Langgässer wrote and publish prolifically in the immediate post-war years. Her most famous works were published shortly after the war. She became known as an author of the Inner emigration because she stayed in Germany during the Nazi reign, opposed the Nazi doctrine but was not outwardly critical of it. She continued to write until just before her death from multiple sclerosis on 25 July 1950. Following her death Langgässer was posthumously awarded the Georg Büchner Prize in 1950.

== Legacy ==
As a well-known pre-war author who became victim of the Nazi racial laws Langgässer received a lot of public and academic attention after her death. Her works found fame and a readership in the immediate post-war period. Less noted have been her letters, which were published by her husband after her death in 1954 under the title ...soviel berauschende Vergänglichkeit: Briefe 1926–1950 (...so much intoxicating transience: Letters 1926–1950). Langgässer's letters were republished by her granddaughter Elisabeth Hoffmann, the daughter of Cordelia, in 1990. The letters give an insight into the effects the Nuremberg Laws on her family and cover the period from 1933 until 1945.
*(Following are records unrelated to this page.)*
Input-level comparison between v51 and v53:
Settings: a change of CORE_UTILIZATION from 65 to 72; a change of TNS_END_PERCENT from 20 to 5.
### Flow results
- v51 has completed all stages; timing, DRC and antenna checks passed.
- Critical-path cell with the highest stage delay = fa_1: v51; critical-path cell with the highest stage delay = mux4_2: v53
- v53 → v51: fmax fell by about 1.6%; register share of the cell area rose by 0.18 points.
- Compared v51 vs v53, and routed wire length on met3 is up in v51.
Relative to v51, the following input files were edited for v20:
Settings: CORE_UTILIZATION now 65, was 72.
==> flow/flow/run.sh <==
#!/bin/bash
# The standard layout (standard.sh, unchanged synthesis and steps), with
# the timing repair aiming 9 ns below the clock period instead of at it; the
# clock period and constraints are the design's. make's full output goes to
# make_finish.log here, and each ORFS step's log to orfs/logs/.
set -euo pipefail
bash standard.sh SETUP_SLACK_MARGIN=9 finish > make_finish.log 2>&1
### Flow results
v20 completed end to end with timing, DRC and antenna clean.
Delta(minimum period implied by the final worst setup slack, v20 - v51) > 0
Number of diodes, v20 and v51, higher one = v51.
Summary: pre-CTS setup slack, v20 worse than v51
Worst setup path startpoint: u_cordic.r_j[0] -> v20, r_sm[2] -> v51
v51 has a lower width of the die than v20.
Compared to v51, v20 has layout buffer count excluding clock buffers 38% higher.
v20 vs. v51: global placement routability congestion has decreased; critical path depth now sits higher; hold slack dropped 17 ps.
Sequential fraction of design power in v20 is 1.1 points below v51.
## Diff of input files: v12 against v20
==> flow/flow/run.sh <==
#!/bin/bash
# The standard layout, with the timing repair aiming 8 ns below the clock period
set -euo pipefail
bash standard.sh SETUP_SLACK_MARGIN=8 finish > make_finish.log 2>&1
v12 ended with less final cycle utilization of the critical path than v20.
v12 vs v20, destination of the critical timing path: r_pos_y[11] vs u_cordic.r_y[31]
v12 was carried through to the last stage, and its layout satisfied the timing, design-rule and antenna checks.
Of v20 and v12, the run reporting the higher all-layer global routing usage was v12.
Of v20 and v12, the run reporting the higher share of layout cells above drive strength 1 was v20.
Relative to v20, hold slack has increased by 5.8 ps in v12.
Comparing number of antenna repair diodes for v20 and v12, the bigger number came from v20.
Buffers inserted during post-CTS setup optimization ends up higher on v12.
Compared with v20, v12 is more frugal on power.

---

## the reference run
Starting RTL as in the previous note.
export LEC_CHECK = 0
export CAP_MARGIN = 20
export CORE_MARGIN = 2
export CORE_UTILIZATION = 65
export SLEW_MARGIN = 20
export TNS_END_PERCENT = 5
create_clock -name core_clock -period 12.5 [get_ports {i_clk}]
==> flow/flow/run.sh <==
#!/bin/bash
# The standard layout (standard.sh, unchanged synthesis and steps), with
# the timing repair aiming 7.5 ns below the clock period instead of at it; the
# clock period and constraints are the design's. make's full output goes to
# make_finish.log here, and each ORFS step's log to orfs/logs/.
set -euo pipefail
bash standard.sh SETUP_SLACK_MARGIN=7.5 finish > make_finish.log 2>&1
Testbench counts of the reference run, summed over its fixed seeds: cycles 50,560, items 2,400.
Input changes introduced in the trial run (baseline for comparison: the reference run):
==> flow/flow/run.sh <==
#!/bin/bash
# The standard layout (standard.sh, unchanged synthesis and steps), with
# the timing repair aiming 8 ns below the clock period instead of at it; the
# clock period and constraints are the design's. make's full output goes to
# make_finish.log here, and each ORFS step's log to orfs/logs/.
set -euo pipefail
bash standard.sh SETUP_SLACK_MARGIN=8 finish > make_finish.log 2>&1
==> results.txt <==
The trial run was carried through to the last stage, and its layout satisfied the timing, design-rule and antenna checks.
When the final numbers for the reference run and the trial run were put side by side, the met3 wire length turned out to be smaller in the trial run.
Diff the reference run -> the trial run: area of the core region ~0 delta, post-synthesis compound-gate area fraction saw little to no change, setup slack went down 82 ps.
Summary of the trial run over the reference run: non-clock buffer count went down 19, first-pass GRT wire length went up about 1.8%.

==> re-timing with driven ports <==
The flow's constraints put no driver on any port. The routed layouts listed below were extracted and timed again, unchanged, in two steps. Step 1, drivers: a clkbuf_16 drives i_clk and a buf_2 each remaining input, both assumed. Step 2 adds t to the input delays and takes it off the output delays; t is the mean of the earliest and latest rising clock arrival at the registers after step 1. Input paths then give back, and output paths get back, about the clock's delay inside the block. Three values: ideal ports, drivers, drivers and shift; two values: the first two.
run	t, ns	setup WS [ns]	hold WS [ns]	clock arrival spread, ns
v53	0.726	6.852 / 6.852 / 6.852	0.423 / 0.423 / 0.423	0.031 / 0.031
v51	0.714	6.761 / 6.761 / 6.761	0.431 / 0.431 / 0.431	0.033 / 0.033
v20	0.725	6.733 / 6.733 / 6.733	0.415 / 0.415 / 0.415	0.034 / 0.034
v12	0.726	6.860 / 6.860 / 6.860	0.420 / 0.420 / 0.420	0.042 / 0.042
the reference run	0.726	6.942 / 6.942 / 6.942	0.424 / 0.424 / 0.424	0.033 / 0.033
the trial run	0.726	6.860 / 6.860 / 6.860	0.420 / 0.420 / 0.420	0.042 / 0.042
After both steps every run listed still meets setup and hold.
Langgässer's daughter Cordelia had several children with a Swedish Protestant, becoming Cordelia Edvardson. She immigrated to Israel at the height of the Yom Kippur War in 1973 and wrote a searing autobiography, Burnt Child Seeks the Fire.
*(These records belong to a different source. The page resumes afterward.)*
What follows belongs to an exercise in optimizing a design on an open flow for small area, a short achievable clock period and few clock cycles; a production flow would make more cautious choices. RTL that was checked went through simulation tests only; none was proved equivalent to the original. Function not checked in run 1: the RTL went through the layout flow alone. No activity file was given, so power comes from the tool's default toggle rates.

==> flow/design.v <==
package core_pkg;
    typedef enum logic [6-1:0] {
        OP_NOP   = 6'h00,
        OP_ADD   = 6'h01,
        OP_SUB   = 6'h02,
        OP_AND   = 6'h03,
        OP_OR    = 6'h04,
        OP_MOV   = 6'h05,
        OP_ADDI  = 6'h06,
        OP_BEQZ  = 6'h07,
        OP_BNEQZ = 6'h08,
        OP_JALR  = 6'h09,
        OP_DONE  = 6'h0A
    } opcode_e;
    typedef enum logic [1:0] {
        NET_PC    = 2'd0,
        NET_INSTR = 2'd1,
        NET_REG   = 2'd2,
        NET_NONE  = 2'd3
    } net_op_e;
    typedef enum logic {
        IDLE = 1'b0,
        RUN  = 1'b1
    } state_e;
    typedef struct packed {
        opcode_e                 opcode;
        logic [5-1:0]  rd;
        logic [5-1:0]  rs;
    } instr_reg_s;
    typedef struct packed {
        opcode_e                       opcode;
        logic [5-1:0]        rd;
        logic signed [5-1:0] imm;
    } instr_imm_s;
    typedef union packed {
        instr_reg_s r;
        instr_imm_s i;
    } instr_u;
endpackage
`timescale 1ns/100ps
module net_core (
    input  logic                      clk,
    input  logic                      n_reset,
    input  logic                      pkt_valid_i,
    input  logic [10-1:0] pkt_id_i,
    input  logic [1:0]                pkt_op_i,
    input  logic [8-1:0]  pkt_addr_i,
    input  logic [32-1:0]   pkt_data_i,
    output logic                      running_o,
    output logic                      exception_o,
    output logic                      trace_we_o,
    output logic [5-1:0]    trace_addr_o,
    output logic [32-1:0]   trace_data_o
);
    localparam logic [3:0] C_NOP  = 4'd0,  C_ADD  = 4'd1,  C_SUB  = 4'd2,
                           C_AND  = 4'd3,  C_OR   = 4'd4,  C_MOV  = 4'd5,
                           C_ADDI = 4'd6,  C_BEQZ = 4'd7,  C_BNEZ = 4'd8,
                           C_JALR = 4'd9,  C_DONE = 4'd10, C_JR   = 4'd11,
                           C_J    = 4'd12;
    localparam int NB = 4;   
    logic running_r;
    logic pkt_hit;
    logic start;
    logic reg_pkt;
    assign pkt_hit = pkt_valid_i && (pkt_id_i == 10'd1);
    assign start   = pkt_hit && !running_r && (pkt_op_i == 2'd0);
    assign reg_pkt = pkt_hit && !running_r && (pkt_op_i == 2'd2)
                     && (pkt_addr_i[7:5] == 3'd0) && (pkt_addr_i[4:0] != 5'd0);
    assign running_o = running_r;
    always_ff @(posedge clk)
    begin
        if (!n_reset)
            exception_o <= 1'b0;
        else if (pkt_hit && running_r && (pkt_op_i == 2'd0))
            exception_o <= 1'b1;
    end
    function automatic logic [13:0] encode(input logic [15:0] w);
        logic [3:0] c;
        logic       rd0;
        rd0 = (w[9:5] == 5'd0);
        case (w[15:10])
            6'h01:   c = rd0 ? C_NOP : C_ADD;
            6'h02:   c = rd0 ? C_NOP : C_SUB;
            6'h03:   c = rd0 ? C_NOP : C_AND;
            6'h04:   c = rd0 ? C_NOP : C_OR;
            6'h05:   c = rd0 ? C_NOP : C_MOV;
            6'h06:   c = rd0 ? C_NOP : C_ADDI;
            6'h07:   c = rd0 ? C_J   : C_BEQZ;
            6'h08:   c = rd0 ? C_NOP : C_BNEZ;
            6'h09:   c = rd0 ? C_JR  : C_JALR;
            6'h0A:   c = C_DONE;
            default: c = C_NOP;
        endcase
        encode = {c, w[9:0]};
    endfunction
    logic        iw_v;
    logic [7:0]  iw_a;
    logic [13:0] iw_d;
    always_ff @(posedge clk)
    begin
        if (!n_reset)
            iw_v <= 1'b0;
        else
            iw_v <= pkt_hit && !running_r && (pkt_op_i == 2'd1);
        iw_a <= pkt_addr_i;
        iw_d <= encode(pkt_data_i[15:0]);
    end
    logic [13:0] imem [0:255];
    logic [255:0] im_sel;
    logic [13:0]  im_rd;
    for (genvar i = 0; i < 256; i++)
    begin : g_im
        always_ff @(posedge clk)
        begin
            if (iw_v && (iw_a == i))
                imem[i] <= iw_d;
        end
    end
    always_comb
    begin
        for (int i = 0; i < 256; i++)
            im_sel[i] = (pc_r == i);
        im_rd = 14'd0;
        for (int i = 0; i < 256; i++)
            im_rd = im_rd | ({14{im_sel[i]}} & imem[i]);
    end
    logic [7:0]  pc_r;
    logic        fd_valid;
    logic [13:0] fd_ins;
    logic [7:0]  fd_pc;
    logic        fd_fold;
    logic        fd_ftype;       
    logic        de_valid;
    logic        de_wr, de_alu, de_add, de_sub, de_and, de_or, de_mov, de_link;
    logic        de_beqz, de_bnez, de_j, de_jr, de_imm;
    logic [4:0]  de_rd;
    logic [4:0]  de_rs;
    logic [7:0]  de_pc;
    logic [7:0]  de_tgt;
    logic [7:0]  de_lnk;
    logic [31:0] de_a;
    logic [31:0] de_b;
    logic        de_az;
    logic        de_fold;
    logic        de_ftype;
    logic        de_fwa;
    logic        de_fwb;
    logic        w_we;
    logic        w_alu;
    logic [4:0]  w_rd;
    logic [31:0] w_res;
    logic [7:0]  w_pc;
    logic        w_zero;
    assign w_zero  = (w_res == 32'd0);
    assign trace_we_o   = w_we;
    assign trace_addr_o = w_rd;
    assign trace_data_o = w_res;
    logic        fwd_a, fwd_b;
    logic [31:0] a, b;
    logic        a_zero;
    logic [31:0] addsub;
    logic [31:0] alu_res;
    logic        e_live;
    logic        br_taken;
    logic        redir_e;
    logic [7:0]  e_tgt;
    logic        res_zero;
    logic        fold_miss;
    logic        done_d;
    logic        kill_fd;
    function automatic logic sum_zero(input logic [31:0] x, input logic [31:0] y,
                                      input logic cin);
        sum_zero = ((x ^ y) == {x[30:0] | y[30:0], cin});
    endfunction
    assign fwd_a  = de_fwa;
    assign fwd_b  = de_fwb;
    assign a      = fwd_a ? w_res : de_a;
    assign b      = fwd_b ? w_res : de_b;
    assign a_zero = fwd_a ? w_zero : de_az;
    assign addsub  = a + (b ^ {32{de_sub}}) + {31'd0, de_sub};
    assign alu_res = ({32{de_add}}  & addsub)
                   | ({32{de_and}}  & (a & b))
                   | ({32{de_or}}   & (a | b))
                   | ({32{de_mov}}  & b)
                   | ({32{de_link}} & {24'd0, de_lnk});
    assign res_zero = (de_add && sum_zero(a, b ^ {32{de_sub}}, de_sub))
                    || (de_and && ((a & b) == 32'd0))
                    || (de_or  && ((a | b) == 32'd0))
                    || (de_mov && (b == 32'd0));
    assign fold_miss = de_fold && (de_ftype ? !res_zero : res_zero);
    assign e_live   = de_valid;
    assign br_taken = (de_beqz && a_zero) || (de_bnez && !a_zero) || de_j;
    assign redir_e  = e_live && (br_taken || de_jr || fold_miss);
    assign e_tgt    = de_jr ? b[7:0] : de_tgt;
    assign done_d   = fd_valid && (fd_ins[13:10] == C_DONE) && !redir_e;
    assign kill_fd  = redir_e || done_d;
    always_ff @(posedge clk)
    begin
        if (!n_reset)
            w_we   <= 1'b0;
        else
            w_we   <= e_live && de_wr;
        w_alu   <= de_alu;
        w_rd    <= de_rd;
        w_res   <= alu_res;
        w_pc    <= de_pc;
    end
    always_ff @(posedge clk)
    begin
        if (!n_reset)
            running_r <= 1'b0;
        else if (start)
            running_r <= 1'b1;
        else if (done_d)
            running_r <= 1'b0;
    end
    logic [NB-1:0] bt_v;
    logic [7:0]    bt_tag [NB];
    logic [7:0]    bt_tgt [NB];
    logic [NB-1:0] bt_eq;
    logic [1:0]    bt_rr;
    logic          bt_hit;
    logic [7:0]    bt_hit_tgt;
    logic          bt_hit_type;
    logic          bt_alloc;
    always_comb
    begin
        bt_hit      = 1'b0;
        bt_hit_tgt  = 8'd0;
        bt_hit_type = 1'b0;
        for (int i = 0; i < NB; i++)
        begin
            if (bt_v[i] && (bt_tag[i] == pc_r))
            begin
                bt_hit      = 1'b1;
                bt_hit_tgt  = bt_hit_tgt | bt_tgt[i];
                bt_hit_type = bt_hit_type | bt_eq[i];
            end
        end
    end
    assign bt_alloc = e_live && (de_beqz || de_bnez) && br_taken
                      && w_we && w_alu && (w_pc + 8'd1 == de_pc) && (w_rd == de_rd);
    always_ff @(posedge clk)
    begin
        if (!n_reset || iw_v)
            bt_v <= '0;
        else if (bt_alloc)
            bt_v[bt_rr] <= 1'b1;
        if (!n_reset)
            bt_rr <= '0;
        else if (bt_alloc)
            bt_rr <= bt_rr + 1'b1;
        if (bt_alloc)
        begin
            bt_tag[bt_rr] <= w_pc;
            bt_tgt[bt_rr] <= de_tgt;
            bt_eq[bt_rr]  <= de_beqz;
        end
    end
    always_ff @(posedge clk)
    begin
        if (!n_reset)
            pc_r <= 8'd0;
        else if (!running_r)
            pc_r <= pkt_addr_i;
        else if (redir_e)
            pc_r <= e_tgt;
        else if (bt_hit)
            pc_r <= bt_hit_tgt;
        else
            pc_r <= pc_r + 8'd1;
    end
    always_ff @(posedge clk)
    begin
        if (!n_reset)
            fd_valid <= 1'b0;
        else
            fd_valid <= running_r && !kill_fd;
        fd_ins   <= im_rd;
        fd_pc    <= pc_r;
        fd_fold  <= bt_hit;
        fd_ftype <= bt_hit_type;
    end
    logic [1023:0] rf;           
    logic [3:0]  d_op;
    logic [4:0]  d_rd, d_rs;
    logic [31:0] d_rdv, d_rsv;
    assign d_op = fd_ins[13:10];
    assign d_rd = fd_ins[9:5];
    assign d_rs = fd_ins[4:0];
    assign rf[31:0] = 32'd0;
    for (genvar i = 1; i < 32; i++)
    begin : g_rf
        always_ff @(posedge clk)
        begin
            if (w_we && (w_rd == i))
                rf[32*i +: 32] <= w_res;
        end
    end
    function automatic logic [31:0] rf_read(input logic [4:0] ad);
        logic [31:0] v;
        v = 32'd0;
        for (int i = 1; i < 32; i++)
            v = v | ({32{ad == i}} & rf[32*i +: 32]);
        if (w_we && (w_rd == ad))
            rf_read = w_res;
        else
            rf_read = v;
    endfunction
    assign d_rdv = rf_read(d_rd);
    assign d_rsv = rf_read(d_rs);
    always_ff @(posedge clk)
    begin
        if (!n_reset)
            de_valid <= 1'b0;
        else
            de_valid <= (fd_valid && !kill_fd) || reg_pkt;
        if (!running_r)
        begin
            de_wr   <= 1'b1;
            de_alu  <= 1'b0;
            de_add  <= 1'b0;
            de_sub  <= 1'b0;
            de_and  <= 1'b0;
            de_or   <= 1'b0;
            de_mov  <= 1'b1;
            de_link <= 1'b0;
            de_beqz <= 1'b0;
            de_bnez <= 1'b0;
            de_j    <= 1'b0;
            de_jr   <= 1'b0;
            de_imm  <= 1'b1;
            de_rd   <= pkt_addr_i[4:0];
            de_b    <= pkt_data_i;
            de_fold <= 1'b0;
            de_fwa  <= 1'b0;
            de_fwb  <= 1'b0;
        end
        else
        begin
            de_wr   <= (d_op >= C_ADD && d_op <= C_ADDI) || d_op == C_JALR;
            de_alu  <= (d_op >= C_ADD && d_op <= C_ADDI);
            de_add  <= d_op == C_ADD || d_op == C_SUB || d_op == C_ADDI;
            de_sub  <= d_op == C_SUB;
            de_and  <= d_op == C_AND;
            de_or   <= d_op == C_OR;
            de_mov  <= d_op == C_MOV;
            de_link <= d_op == C_JALR;
            de_beqz <= d_op == C_BEQZ;
            de_bnez <= d_op == C_BNEZ;
            de_j    <= d_op == C_J;
            de_jr   <= d_op == C_JALR || d_op == C_JR;
            de_imm  <= d_op == C_ADDI;
            de_rd   <= d_rd;
            de_b    <= (d_op == C_ADDI) ? {{27{d_rs[4]}}, d_rs} : d_rsv;
            de_fold <= fd_fold;
            de_fwa  <= de_valid && de_wr && (de_rd == d_rd);
            de_fwb  <= de_valid && de_wr && (de_rd == d_rs) && (d_op != C_ADDI);
        end
        de_rs    <= d_rs;
        de_pc    <= fd_pc;
        de_tgt   <= fd_pc + (fd_fold ? 8'd2 : {{3{d_rs[4]}}, d_rs});
        de_lnk   <= fd_pc + 8'd1;
        de_a     <= d_rdv;
        de_az    <= (d_rdv == 32'd0);
        de_ftype <= fd_ftype;
    end
endmodule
The Elisabeth Langgässer Literature Prize, named after her, has been awarded every three years by the city of Alzey since 1988.

== Works ==

- Der Wendekreis des Lammes (Poems), 1924.
- Proserpina (Narrative), 1932. New edition Hofenberg, Berlin 2022, ISBN 978-3-7437-4342-7
- Grenze. Besetzes Gebiet, Ballade eines Landes. First edition in 1932 published by Morgenland-Verlag by Rahel Bin-Gorion and her son Emanuel Bin-Gorion, new edition Elsinor Verlag, Coesfeld 2023, ISBN 978-3-942788-76-2. The book provides a vivid insight into life in 1923 under French occupation in the Mainz bridgehead.
- Triptychon des Teufels - Ein Buch von dem Hass, dem Börsenspiel und der Unzucht, W. Jess, Dresden 1932. New edition Hofenberg, Berlin 2021, ISBN 978-3-7437-4092-1
- Die Tierkreisgedichte (Poems), 1935.
- Der Gang durch das Ried (Novel), 1936. New edition Hofenberg, Berlin 2023, ISBN 978-3-7437-4640-4
- Rettung am Rhein. Drei Schicksalsläufe, 1938.
- Das unauslöschliche Siegel (Novel), Claassen&Goverts, Hamburg 1946. (Here she addresses the fate of her Jewish father, who was baptized.)
  - dtv-Pocket book: München 1989, ISBN 3-423-11116-X.
  - New edition Hofenberg, Berlin 2023, ISBN 978-3-7437-4658-9
- Der Laubmann und die Rose (Poems), 1947.
- Der Torso (Short-stories), 1947. New edition Hofenberg, Berlin 2021, ISBN 978-3-7437-4120-1
  - Untergetaucht
  - Glück haben
  - Saisonbeginn
  - Nichts Neues
- Das Labyrinth (Short-story), 1949.
- Märkische Argonautenfahrt (Novel), 1950.
- Gesammelte Werke (5 vols), posthumous 1959–1964.
- Ausgewählte Erzählungen, posthumous 1984, Claassen, ISBN 3-546-45837-0.